Submitted in partial fulfillment of the requirements for the Degree of
Master of Computer Applications (MCA)
Sonia Bhagwat Roll No : 122011041 Under the guidance of Prof. Ratna Karmakar
Department Of Computer Technology Veermata Jijabai Technological Institute (Autonomous Institute, Affiliated To University of Mumbai) Mumbai 400019 Year 2013-2014 VEERMATA JIJABAI TECHNOLOGICAL INSTITUTE MATUNGA, MUMBAI 400019
CERTIFICATE
This is to certify that the seminar report titled
Picture Based Query Processing has been completed successfully By
Sonia Bhagwat Roll No. 122011041 Class: MCA-IV in Academic year 2013-2014
Evaluator : Prof. Ratna Karmakar
Date : 7th May,2014
INDEX
1. Introduction 2. History of Image Retrieval 3. Content Based Image Retrieval(CBIR) 4. Applications of CBIR 5. CBIR Techniques 5.1 Query Techniques 5.2 Semantic Retrieval 5.3 Other Query Techniques 5.4 Color 5.5 Texture 5.6 Shape 6. CBIR Architecture 7. Sample Query 8. Feature Extraction 9. Existing CBIR Systems 10. Problem Statement With Proposed Solution 11. Conclusion 12. References
Introduction
This is a report based on picture based query processing i.e. the retrieval of images from database based on the content of images rather than the metadata such as text associated with the images. The method used for this is Content Based Image Retrieval(CBIR). Very large collections of images are growing ever more common. From stock photo collections to proprietary databases to the Web, these collections are diverse and often poorly indexed; unfortunately, image retrieval systems have not kept pace with the collections they are searching. The shortcomings of these systems are due both to the image representations they use and to their methods of accessing those representations to find images.
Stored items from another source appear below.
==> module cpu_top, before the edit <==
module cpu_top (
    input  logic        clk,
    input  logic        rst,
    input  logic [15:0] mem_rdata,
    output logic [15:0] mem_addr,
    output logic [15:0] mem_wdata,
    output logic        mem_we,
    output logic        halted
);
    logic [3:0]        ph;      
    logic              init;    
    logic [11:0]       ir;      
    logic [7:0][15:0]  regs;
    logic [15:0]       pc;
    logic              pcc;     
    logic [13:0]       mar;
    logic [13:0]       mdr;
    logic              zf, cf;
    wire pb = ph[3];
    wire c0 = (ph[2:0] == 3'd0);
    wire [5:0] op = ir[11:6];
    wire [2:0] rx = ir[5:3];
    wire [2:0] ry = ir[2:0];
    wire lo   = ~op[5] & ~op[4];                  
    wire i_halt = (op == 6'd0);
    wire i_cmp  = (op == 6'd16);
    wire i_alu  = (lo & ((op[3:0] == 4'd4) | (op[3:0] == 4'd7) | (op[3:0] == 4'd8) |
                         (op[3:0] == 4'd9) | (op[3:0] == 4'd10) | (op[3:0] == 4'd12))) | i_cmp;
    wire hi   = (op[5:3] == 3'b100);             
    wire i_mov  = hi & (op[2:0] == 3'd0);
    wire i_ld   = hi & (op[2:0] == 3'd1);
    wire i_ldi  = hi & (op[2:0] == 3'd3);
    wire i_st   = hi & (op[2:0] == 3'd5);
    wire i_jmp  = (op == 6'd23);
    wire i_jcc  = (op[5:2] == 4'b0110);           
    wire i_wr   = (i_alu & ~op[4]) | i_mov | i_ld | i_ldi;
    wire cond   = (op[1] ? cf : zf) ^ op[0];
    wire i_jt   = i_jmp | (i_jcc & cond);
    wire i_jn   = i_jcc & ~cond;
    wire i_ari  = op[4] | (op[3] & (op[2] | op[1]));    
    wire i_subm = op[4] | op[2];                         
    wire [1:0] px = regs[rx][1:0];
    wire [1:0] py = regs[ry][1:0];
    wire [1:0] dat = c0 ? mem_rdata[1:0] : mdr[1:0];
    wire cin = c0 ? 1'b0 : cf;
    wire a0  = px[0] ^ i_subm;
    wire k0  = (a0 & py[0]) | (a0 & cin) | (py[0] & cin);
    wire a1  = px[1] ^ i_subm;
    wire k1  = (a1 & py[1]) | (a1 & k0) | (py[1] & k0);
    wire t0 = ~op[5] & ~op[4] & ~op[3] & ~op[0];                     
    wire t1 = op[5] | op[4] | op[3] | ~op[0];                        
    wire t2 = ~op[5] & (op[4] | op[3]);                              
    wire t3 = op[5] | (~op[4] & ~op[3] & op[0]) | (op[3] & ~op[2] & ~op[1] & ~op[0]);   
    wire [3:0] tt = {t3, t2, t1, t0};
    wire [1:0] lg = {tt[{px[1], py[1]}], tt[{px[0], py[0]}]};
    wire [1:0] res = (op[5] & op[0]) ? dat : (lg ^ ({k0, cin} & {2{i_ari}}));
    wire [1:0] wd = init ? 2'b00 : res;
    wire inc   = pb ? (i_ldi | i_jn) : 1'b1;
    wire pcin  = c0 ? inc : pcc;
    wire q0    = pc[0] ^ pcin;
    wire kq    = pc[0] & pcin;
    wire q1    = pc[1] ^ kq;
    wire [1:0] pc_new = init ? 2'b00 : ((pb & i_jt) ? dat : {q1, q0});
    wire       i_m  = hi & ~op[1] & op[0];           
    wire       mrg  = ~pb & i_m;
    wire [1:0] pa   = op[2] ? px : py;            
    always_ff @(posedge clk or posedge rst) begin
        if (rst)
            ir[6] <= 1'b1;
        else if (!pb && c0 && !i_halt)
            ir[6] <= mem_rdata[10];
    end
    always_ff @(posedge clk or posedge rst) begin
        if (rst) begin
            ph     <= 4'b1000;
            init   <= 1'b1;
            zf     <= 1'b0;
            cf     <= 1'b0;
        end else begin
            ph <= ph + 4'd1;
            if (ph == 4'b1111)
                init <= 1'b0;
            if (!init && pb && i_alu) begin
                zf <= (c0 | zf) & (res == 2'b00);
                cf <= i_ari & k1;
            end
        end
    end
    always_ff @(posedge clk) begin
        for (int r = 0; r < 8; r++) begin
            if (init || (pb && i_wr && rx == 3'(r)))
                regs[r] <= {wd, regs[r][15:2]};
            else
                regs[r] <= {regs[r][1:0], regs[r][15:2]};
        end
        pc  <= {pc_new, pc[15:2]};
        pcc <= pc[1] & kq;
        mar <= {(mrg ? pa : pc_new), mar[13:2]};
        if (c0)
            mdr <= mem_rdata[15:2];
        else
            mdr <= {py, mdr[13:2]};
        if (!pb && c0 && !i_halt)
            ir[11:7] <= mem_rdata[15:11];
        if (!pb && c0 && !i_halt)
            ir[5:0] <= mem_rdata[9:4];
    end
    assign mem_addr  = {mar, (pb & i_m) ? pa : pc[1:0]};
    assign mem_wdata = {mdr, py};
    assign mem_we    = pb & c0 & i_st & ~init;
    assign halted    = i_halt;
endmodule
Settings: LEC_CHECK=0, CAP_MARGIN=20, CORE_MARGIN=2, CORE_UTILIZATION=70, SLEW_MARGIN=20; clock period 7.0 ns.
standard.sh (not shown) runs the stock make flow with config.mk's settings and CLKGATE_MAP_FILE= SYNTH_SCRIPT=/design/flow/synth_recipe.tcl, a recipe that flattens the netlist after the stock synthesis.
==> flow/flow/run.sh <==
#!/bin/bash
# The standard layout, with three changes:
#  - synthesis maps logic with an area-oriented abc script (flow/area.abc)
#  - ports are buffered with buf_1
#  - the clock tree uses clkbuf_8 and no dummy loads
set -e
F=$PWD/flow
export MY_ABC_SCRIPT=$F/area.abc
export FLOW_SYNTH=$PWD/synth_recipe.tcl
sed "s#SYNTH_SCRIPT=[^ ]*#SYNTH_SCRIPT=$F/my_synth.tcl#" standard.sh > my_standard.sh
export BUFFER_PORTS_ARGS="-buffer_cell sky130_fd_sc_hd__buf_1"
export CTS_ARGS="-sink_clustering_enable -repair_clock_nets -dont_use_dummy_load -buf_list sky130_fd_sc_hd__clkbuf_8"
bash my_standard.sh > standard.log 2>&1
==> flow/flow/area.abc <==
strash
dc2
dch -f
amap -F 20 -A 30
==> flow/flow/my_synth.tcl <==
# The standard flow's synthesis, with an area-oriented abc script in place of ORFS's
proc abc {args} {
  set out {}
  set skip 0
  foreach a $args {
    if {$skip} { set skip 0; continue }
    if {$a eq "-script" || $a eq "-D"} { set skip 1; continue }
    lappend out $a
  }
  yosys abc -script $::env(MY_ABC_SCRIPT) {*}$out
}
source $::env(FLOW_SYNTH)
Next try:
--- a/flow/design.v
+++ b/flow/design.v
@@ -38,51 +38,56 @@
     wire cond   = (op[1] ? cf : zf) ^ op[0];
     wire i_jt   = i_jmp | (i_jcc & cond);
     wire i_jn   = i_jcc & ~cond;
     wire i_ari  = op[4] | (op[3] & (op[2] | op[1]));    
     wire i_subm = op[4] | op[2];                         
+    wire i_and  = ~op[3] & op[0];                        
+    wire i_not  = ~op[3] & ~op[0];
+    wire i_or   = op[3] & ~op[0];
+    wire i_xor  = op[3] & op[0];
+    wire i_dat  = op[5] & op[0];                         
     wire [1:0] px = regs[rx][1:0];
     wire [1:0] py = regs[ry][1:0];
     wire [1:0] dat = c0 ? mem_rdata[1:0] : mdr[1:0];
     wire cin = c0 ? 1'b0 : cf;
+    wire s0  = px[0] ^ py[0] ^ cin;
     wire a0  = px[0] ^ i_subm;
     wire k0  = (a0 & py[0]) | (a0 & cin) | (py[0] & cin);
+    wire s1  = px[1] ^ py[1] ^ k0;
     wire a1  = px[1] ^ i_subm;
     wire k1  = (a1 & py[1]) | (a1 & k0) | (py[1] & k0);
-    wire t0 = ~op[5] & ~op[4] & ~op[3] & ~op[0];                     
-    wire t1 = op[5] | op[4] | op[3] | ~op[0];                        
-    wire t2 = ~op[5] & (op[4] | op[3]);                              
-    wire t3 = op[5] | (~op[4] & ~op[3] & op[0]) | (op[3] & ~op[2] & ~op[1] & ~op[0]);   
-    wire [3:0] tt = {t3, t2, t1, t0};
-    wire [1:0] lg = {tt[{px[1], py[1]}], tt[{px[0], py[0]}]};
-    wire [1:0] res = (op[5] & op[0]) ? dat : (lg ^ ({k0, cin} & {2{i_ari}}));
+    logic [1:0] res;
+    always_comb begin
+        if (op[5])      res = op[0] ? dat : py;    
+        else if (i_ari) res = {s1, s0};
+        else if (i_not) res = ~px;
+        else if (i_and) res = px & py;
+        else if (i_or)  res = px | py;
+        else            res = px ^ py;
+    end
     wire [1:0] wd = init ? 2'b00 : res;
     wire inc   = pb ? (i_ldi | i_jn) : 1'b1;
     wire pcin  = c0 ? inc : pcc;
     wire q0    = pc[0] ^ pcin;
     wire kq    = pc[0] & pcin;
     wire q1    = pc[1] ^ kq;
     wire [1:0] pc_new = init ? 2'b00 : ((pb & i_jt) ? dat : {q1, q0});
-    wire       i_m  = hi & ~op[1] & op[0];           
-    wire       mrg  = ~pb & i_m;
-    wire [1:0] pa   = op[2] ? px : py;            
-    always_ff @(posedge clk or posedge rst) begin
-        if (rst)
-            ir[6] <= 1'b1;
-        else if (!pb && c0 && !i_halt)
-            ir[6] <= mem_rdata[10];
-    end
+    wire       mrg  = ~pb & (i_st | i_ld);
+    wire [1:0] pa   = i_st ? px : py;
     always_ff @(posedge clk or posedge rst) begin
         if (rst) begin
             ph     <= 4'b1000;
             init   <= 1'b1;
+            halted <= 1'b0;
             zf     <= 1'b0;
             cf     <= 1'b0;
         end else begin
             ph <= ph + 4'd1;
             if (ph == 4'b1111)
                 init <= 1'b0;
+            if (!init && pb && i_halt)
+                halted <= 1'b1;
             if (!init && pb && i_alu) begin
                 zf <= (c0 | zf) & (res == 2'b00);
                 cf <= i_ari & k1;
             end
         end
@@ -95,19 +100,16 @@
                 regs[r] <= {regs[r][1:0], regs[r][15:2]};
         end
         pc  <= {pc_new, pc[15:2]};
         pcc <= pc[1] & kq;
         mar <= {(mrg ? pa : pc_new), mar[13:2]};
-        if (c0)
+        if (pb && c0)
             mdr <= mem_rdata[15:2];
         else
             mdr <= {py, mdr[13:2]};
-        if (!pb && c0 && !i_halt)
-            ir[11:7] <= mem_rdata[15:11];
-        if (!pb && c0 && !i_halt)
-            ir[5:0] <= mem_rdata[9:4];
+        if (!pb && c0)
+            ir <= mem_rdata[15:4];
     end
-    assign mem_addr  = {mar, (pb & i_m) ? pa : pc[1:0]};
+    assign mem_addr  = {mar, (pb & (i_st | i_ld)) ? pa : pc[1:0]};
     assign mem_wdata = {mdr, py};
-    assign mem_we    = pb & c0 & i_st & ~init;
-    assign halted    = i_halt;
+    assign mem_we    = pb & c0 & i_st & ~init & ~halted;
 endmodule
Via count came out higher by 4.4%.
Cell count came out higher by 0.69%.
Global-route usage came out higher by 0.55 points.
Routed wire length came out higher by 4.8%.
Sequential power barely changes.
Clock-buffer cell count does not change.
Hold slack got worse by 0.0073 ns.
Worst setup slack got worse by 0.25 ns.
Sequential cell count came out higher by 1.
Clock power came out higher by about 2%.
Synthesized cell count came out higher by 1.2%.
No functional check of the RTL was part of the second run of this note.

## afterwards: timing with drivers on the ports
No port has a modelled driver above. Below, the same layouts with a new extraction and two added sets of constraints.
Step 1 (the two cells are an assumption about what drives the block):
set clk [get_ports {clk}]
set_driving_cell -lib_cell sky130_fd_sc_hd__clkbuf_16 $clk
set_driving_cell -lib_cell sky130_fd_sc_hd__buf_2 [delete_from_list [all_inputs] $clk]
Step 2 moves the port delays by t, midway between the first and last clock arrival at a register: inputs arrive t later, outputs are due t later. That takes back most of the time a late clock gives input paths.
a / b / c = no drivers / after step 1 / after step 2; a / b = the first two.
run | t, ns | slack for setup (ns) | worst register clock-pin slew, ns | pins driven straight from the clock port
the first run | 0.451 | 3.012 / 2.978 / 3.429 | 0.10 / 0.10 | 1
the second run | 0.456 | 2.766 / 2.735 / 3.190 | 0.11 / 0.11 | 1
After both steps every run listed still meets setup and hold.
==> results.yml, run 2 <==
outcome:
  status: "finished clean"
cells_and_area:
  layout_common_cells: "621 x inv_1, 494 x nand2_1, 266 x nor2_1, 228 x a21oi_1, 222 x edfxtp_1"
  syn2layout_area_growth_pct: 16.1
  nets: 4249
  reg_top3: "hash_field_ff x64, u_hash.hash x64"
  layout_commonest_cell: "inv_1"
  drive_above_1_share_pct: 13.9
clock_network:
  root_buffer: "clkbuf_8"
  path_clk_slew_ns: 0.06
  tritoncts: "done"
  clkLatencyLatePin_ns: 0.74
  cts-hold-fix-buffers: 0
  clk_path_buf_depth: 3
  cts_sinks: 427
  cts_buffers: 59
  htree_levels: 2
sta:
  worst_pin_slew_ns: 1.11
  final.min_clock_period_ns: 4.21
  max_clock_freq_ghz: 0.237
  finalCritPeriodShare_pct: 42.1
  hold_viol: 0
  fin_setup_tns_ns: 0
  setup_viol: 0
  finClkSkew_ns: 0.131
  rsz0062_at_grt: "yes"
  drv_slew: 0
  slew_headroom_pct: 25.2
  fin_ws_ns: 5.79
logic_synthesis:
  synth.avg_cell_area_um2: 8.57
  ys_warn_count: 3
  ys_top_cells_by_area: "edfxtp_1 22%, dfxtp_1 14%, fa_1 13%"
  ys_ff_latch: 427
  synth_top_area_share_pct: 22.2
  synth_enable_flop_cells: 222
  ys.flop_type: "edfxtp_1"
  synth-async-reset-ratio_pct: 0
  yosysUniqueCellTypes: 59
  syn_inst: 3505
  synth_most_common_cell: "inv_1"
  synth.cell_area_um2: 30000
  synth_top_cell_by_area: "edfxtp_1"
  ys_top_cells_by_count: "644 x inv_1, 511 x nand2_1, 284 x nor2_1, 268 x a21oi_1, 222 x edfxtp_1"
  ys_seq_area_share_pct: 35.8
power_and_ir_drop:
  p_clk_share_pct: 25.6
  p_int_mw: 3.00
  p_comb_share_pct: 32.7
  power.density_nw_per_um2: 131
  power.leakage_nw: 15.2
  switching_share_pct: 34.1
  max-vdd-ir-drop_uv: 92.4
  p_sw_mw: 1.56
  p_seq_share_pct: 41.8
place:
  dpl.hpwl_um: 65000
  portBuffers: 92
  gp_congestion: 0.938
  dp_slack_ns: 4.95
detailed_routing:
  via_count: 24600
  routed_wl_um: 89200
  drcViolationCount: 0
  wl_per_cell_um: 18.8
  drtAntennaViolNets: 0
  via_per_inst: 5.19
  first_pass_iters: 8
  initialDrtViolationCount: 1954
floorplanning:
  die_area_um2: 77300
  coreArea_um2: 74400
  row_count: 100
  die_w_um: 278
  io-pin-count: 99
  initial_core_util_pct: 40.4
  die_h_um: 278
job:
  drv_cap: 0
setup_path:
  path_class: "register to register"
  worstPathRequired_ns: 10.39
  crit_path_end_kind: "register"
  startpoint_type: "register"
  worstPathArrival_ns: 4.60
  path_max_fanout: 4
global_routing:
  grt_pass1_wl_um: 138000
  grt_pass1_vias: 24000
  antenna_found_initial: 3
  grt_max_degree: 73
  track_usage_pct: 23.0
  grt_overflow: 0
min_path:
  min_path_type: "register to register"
History of Image Retrieval
An image retrieval system is a computer system for browsing, searching and retrieving images from a large database of digital images. Most traditional and common methods of image retrieval utilize some method of adding metadata such as captioning , keywords, or descriptions to the images so that retrieval can be performed over the annotation words. Manual image annotation is time-consuming, laborious and expensive; to address this, there has been a large amount of research done on automatic image annotation. Additionally, the increase in social web applications and the semantic web have inspired the development of several web-based image annotation tools.
The traditional paradigm for the retrieving of images is based on keyword annotation. In this approach, human experts manually annotate each image with a textual description, so that text-based information retrieval techniques can be applied. This approach has the advantage of inheriting efficient technologies developed for text retrieval, but is clearly impracticable for the case of very large image DBs. Moreover, its effectiveness highly depends on the subjective opinions of the annotators, who are also likely to supply different descriptions for the same image.
Content Based Image Retrieval
Content-based image retrieval (CBIR), also known as query by image content (QBIC) and content-based visual information retrieval (CBVIR) is the application of computer vision techniques to the image retrieval problem, that is, the problem of searching for digital images in large databases Content-based image retrieval is opposed to concept-based approaches.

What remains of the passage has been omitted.